Exercise - Among the lines of the records, find all that carry the word "register" and copy them.

Records supplied -
-*-*-

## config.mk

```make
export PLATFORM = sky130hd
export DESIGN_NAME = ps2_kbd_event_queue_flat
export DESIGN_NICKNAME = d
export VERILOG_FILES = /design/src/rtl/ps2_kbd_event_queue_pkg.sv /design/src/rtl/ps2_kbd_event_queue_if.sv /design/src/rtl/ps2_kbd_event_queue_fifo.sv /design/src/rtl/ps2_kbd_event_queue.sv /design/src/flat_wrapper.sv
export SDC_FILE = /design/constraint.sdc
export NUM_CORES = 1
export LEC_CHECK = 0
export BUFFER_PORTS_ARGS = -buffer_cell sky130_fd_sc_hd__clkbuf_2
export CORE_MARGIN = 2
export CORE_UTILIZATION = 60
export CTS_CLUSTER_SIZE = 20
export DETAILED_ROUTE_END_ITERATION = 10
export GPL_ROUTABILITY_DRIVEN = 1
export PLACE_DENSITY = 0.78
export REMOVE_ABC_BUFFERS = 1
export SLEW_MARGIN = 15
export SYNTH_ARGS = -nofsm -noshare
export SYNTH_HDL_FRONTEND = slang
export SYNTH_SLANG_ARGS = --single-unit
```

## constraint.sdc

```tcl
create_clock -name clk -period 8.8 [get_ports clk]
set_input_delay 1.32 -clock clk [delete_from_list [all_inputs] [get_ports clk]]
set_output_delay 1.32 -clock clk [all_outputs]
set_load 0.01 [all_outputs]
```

-*-*-

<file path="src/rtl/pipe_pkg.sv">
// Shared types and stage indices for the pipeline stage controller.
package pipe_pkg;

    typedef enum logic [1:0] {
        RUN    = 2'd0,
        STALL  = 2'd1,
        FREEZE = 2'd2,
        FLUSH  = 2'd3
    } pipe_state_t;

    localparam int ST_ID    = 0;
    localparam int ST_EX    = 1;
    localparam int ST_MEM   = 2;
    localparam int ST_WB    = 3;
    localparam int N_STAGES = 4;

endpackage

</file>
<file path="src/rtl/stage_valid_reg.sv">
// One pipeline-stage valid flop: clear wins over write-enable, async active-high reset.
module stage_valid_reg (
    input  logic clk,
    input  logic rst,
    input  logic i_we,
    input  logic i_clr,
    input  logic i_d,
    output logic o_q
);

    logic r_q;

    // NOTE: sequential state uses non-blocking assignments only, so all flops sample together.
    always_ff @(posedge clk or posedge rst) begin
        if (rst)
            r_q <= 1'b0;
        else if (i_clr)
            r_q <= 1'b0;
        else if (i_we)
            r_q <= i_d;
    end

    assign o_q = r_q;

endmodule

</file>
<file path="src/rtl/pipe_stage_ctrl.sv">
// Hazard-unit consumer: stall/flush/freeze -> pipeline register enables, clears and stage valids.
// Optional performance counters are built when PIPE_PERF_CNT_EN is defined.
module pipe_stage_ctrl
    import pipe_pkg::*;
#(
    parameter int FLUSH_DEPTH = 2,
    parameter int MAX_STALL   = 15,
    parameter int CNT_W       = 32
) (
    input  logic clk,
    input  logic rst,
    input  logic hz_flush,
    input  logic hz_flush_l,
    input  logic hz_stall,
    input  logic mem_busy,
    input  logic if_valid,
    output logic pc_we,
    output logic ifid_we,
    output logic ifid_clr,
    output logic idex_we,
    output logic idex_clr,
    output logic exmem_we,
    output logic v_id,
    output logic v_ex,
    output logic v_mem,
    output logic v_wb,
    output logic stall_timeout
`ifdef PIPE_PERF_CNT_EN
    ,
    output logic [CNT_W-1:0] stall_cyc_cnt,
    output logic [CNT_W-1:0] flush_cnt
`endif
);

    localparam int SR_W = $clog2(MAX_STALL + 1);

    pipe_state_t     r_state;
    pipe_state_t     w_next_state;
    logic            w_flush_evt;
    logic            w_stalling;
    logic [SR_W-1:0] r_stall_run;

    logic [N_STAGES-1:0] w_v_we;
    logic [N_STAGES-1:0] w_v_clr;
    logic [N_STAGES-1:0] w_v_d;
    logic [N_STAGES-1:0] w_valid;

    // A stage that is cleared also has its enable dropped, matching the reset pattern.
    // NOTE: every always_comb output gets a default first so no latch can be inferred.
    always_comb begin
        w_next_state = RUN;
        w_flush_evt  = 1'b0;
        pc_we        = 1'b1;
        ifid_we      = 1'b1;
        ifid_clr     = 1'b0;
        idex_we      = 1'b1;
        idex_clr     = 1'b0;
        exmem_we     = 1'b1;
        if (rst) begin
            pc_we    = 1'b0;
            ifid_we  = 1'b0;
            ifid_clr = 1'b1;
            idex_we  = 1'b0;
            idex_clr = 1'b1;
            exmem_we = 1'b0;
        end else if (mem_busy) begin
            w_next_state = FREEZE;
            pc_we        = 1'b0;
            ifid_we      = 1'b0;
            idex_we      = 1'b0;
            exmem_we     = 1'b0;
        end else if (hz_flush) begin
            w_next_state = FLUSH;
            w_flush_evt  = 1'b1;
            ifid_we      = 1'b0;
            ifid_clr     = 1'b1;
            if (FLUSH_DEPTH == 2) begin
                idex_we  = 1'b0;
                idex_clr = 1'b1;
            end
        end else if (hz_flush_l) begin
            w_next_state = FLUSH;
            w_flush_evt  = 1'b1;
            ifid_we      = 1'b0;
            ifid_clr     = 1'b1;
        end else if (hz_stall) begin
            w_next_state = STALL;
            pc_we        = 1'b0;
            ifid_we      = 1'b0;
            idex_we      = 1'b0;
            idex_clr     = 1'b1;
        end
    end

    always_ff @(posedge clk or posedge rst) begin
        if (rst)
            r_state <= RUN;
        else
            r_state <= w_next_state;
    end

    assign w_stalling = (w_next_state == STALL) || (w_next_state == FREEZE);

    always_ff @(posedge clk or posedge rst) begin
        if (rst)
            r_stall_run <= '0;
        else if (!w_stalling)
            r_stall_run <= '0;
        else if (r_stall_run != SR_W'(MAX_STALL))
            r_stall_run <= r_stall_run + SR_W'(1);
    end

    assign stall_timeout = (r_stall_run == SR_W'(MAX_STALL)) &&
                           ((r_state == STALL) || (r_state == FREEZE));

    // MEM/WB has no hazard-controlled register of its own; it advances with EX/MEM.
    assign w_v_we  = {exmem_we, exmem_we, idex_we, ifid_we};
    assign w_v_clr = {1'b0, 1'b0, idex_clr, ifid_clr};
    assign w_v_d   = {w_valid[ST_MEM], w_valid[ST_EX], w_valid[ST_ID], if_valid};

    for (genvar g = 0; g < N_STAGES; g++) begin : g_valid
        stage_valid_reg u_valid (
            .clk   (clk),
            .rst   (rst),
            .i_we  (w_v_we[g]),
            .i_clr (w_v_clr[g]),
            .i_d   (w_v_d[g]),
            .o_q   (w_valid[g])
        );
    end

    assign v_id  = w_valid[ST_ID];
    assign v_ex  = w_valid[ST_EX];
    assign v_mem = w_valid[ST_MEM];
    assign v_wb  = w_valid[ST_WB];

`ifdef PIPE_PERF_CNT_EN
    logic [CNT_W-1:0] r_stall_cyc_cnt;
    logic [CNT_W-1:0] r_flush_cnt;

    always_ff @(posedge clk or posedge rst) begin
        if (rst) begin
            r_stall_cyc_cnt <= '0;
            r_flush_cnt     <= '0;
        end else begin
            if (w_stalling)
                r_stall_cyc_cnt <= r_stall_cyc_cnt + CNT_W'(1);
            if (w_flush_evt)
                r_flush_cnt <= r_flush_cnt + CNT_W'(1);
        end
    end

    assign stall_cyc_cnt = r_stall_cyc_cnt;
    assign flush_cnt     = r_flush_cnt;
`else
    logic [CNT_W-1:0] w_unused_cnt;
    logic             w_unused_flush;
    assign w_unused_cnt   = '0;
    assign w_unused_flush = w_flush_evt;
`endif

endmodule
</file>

-*-*-

Expected output -
// Hazard-unit consumer: stall/flush/freeze -> pipeline register enables, clears and stage valids.
    // MEM/WB has no hazard-controlled register of its own; it advances with EX/MEM.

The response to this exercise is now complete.